There must be plenty of opportunities to learn that also in USA.

That was just an example, not strictly what I was there for. I just pointed it out to the dean as something that was always mentioned, but glanced over like "ew, this doesn't matter so much".

It, in fact, ended up mattering a lot.

My 2 year college taught web, linux scripting, C, C++, Java, C#, even Android and iOS, and I studied from 2011 to 2013. I definitely think some schools are more behind than others in terms of what they teach.

It's a shame since once you have the foundation, the degree is irrelevant imho. You continue learning on the job and off the job.

To some extent, AI needs less extensive teaching than the problem-solving skills taught in school because it works in natural language anyways and builds off whatever else you know. You can easily talk to an AI about CS if you know CS, or even use it for coding, but not so much if you only know "AI".

It's not that learning AI isn't important, it's just that school isn't necessarily the place for it: AI is always changing, and can be learned relatively easily online, while properly learning something like linear algebra or operating systems online is pretty unlikely except for a very motivated student.

Computer Science curriculum is often different from the practice of software development or "software engineering," in practice, which academic-learning departments may consider too-vocational and to the detriment of their students.

Some programs have had to supplement their CS-curriculum with courses incorporating instruction on software engineering practices (e.g. version control). The "AI" being sold today isn't going to replace these practices.

In general the dean of any institution oversees dozens of departments. The CS department chair or department head is the person who actually understands and represents the department and its specific curriculum.
I probably am misremembering then and just use the dean as a generalized title. This was almost 13 years ago. This person was definitely in charge of curriculum, I remember that much, so probably not the dean. Thanks for correcting my misuse of the word.
Computer science is about the science of computing not the latest trends in software development. Those don't change the fundamentals of computer science.
I mean I guess but CS is also the track you get put on if you want to be a SWE. I would make an even stronger statement that within a rounding error 0% of the students in a given CS course will go on to be computer scientists. So while what you're saying is literally true there is a real disconnect between what students in CS programs want to learn and the skills they want to acquire and what is being taught. The parent is very reasonably picking up on that.

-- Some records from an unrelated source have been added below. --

**config.mk**
```make
export PLATFORM = sky130hd
export DESIGN_NAME = wakeup_strobe_framer
export DESIGN_NICKNAME = d
export VERILOG_FILES = /design/src/rtl/core/wsf_pkg.sv /design/src/rtl/core/wakeup_strobe_framer.sv /design/src/rtl/core/wsf_ram.sv /design/src/rtl/core/wsf_div.sv
export SDC_FILE = /design/constraint.sdc
export NUM_CORES = 2
export LEC_CHECK = 0
export CORE_UTILIZATION = 55
export DETAILED_ROUTE_END_ITERATION = 8
export DONT_BUFFER_PORTS = 1
export GPL_TIMING_DRIVEN = 0
export PLACE_DENSITY = 0.7
export SKIP_LAST_GASP = 1
export SLEW_MARGIN = 40
export SYNTH_ARGS = -nofsm -noshare
export SYNTH_HDL_FRONTEND = slang
export SYNTH_SLANG_ARGS = --single-unit
```
**constraint.sdc**
```tcl
create_clock -name clk -period 8.1 [get_ports clk]
set_clock_uncertainty 0.05 [all_clocks]
set_input_delay 0.81 -clock clk [delete_from_list [all_inputs] [get_ports clk]]
set_output_delay 0.81 -clock clk [all_outputs]
set_load 0.005 [all_outputs]
```
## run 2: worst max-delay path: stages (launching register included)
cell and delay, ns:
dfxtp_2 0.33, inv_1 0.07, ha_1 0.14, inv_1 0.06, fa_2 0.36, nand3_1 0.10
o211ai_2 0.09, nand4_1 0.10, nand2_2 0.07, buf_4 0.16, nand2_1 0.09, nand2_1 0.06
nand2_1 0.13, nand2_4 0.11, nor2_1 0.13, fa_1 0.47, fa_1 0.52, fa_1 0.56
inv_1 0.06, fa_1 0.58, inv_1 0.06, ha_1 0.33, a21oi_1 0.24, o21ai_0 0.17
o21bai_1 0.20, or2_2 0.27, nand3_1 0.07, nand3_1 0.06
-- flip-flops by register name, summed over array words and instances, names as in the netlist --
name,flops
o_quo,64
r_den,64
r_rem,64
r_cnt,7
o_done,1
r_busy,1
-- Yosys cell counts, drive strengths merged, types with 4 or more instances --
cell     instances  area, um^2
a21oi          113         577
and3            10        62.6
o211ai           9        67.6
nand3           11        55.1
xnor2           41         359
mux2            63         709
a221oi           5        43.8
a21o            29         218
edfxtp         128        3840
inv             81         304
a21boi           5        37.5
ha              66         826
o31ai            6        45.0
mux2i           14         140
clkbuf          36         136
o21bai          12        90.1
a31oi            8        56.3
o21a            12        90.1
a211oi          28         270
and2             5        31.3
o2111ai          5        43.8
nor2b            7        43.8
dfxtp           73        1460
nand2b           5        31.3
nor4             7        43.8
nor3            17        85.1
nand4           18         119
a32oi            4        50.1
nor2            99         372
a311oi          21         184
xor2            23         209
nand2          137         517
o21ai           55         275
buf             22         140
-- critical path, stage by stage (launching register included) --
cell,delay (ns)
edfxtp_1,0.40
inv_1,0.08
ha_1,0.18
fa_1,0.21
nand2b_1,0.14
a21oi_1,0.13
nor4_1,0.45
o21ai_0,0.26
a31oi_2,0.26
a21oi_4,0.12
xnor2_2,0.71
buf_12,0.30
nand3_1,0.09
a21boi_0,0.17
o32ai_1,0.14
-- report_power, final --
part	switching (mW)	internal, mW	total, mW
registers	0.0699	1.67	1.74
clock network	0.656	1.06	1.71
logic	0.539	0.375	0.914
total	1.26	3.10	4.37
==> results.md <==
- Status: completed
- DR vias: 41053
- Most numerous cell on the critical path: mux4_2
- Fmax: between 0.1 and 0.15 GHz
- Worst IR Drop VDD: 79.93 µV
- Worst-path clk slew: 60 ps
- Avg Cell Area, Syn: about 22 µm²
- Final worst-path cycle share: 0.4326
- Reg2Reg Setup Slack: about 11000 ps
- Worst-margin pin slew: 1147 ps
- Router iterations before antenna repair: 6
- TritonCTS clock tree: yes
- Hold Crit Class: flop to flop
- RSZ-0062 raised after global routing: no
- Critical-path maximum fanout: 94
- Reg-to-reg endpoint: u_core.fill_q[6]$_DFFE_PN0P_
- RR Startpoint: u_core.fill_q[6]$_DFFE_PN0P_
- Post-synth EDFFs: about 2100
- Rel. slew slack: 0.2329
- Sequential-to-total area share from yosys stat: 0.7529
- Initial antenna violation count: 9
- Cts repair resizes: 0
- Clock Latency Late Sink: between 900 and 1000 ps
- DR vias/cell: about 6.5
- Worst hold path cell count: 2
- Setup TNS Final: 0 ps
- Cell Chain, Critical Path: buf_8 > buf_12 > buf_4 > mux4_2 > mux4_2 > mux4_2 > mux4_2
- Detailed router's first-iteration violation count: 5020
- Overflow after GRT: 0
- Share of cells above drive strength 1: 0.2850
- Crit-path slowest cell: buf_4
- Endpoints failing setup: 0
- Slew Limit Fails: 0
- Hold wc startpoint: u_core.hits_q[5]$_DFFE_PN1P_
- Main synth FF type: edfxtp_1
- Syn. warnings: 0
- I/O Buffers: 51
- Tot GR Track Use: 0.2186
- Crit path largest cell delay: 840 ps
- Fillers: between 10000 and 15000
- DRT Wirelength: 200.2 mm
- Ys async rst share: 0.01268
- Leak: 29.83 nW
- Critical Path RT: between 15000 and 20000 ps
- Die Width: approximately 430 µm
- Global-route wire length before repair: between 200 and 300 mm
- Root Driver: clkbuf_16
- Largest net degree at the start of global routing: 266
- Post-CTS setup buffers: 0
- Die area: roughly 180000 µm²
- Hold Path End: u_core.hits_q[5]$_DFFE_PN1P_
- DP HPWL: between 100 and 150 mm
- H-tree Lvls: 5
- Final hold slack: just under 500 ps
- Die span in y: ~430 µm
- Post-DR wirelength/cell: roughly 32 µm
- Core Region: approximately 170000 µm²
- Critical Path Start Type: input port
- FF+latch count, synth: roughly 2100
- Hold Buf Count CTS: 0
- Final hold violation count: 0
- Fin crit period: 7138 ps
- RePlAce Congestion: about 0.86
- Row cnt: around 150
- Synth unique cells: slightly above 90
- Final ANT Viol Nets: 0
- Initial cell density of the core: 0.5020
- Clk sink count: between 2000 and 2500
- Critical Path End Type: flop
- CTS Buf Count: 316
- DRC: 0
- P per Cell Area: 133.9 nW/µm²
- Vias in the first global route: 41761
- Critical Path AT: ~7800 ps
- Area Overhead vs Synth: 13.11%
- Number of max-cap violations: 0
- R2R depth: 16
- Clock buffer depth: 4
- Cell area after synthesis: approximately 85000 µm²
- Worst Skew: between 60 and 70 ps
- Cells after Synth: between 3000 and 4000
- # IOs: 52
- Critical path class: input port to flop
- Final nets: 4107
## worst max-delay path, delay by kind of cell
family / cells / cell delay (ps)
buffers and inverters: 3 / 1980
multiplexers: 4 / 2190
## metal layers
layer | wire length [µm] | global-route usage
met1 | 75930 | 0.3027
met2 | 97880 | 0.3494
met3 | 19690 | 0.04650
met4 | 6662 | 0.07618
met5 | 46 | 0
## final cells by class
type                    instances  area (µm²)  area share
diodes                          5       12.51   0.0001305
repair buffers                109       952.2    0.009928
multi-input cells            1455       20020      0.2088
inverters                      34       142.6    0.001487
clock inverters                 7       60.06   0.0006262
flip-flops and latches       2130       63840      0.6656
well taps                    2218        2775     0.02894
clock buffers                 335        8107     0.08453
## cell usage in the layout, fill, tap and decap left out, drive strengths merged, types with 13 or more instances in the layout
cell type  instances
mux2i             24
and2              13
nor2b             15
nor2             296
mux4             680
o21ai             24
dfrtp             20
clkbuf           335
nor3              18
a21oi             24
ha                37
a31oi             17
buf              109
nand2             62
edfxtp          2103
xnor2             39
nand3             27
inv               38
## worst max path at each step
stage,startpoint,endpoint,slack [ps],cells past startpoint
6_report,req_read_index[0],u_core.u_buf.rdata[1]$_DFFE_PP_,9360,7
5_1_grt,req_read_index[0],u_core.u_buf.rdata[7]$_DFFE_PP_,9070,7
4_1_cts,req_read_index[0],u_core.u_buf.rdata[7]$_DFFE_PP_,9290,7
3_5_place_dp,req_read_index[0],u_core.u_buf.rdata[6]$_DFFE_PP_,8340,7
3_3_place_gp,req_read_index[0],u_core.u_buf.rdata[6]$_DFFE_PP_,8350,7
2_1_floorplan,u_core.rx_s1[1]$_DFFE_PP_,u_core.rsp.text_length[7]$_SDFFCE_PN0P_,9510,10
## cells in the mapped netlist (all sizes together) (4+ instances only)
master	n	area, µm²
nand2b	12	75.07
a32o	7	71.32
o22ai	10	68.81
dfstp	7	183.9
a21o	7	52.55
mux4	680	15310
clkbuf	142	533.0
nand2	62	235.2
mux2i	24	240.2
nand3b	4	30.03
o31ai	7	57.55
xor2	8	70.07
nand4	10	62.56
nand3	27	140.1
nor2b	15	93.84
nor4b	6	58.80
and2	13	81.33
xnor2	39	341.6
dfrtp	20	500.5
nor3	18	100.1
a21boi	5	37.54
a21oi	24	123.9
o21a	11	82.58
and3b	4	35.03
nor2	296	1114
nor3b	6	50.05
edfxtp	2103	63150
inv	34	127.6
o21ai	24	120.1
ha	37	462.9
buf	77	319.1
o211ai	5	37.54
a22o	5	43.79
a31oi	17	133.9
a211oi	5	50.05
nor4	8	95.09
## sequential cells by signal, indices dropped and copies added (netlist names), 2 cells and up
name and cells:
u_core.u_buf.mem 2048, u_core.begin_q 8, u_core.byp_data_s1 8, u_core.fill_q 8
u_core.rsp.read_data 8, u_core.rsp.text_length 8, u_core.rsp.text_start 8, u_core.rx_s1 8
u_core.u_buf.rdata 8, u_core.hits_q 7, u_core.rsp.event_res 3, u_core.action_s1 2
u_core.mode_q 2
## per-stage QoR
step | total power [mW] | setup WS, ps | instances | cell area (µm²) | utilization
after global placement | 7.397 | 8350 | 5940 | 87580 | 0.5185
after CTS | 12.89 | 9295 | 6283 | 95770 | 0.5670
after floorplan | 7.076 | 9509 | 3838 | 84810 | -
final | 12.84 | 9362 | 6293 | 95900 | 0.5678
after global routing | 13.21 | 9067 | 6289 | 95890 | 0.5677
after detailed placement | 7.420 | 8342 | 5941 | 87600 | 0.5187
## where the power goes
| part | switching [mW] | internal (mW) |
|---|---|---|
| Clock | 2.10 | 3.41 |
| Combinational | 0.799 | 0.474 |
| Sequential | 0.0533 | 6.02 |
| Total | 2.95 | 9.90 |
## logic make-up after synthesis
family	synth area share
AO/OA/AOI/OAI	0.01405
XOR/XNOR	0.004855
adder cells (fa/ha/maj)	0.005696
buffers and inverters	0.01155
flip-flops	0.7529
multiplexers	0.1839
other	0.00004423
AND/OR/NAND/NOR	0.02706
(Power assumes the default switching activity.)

This isn't really limited to CS programs either, something is deeply wrong with the system when college grads are only marginally more prepared to enter their chosen field than HS grads. One of my friends does work building cutting edge sensors for scientific equipment— literally the ideal case for an academic curriculum. They not two months ago rejected an ivy ECE major in favor of a guy with no degree but who builds custom toy drones as a hobby.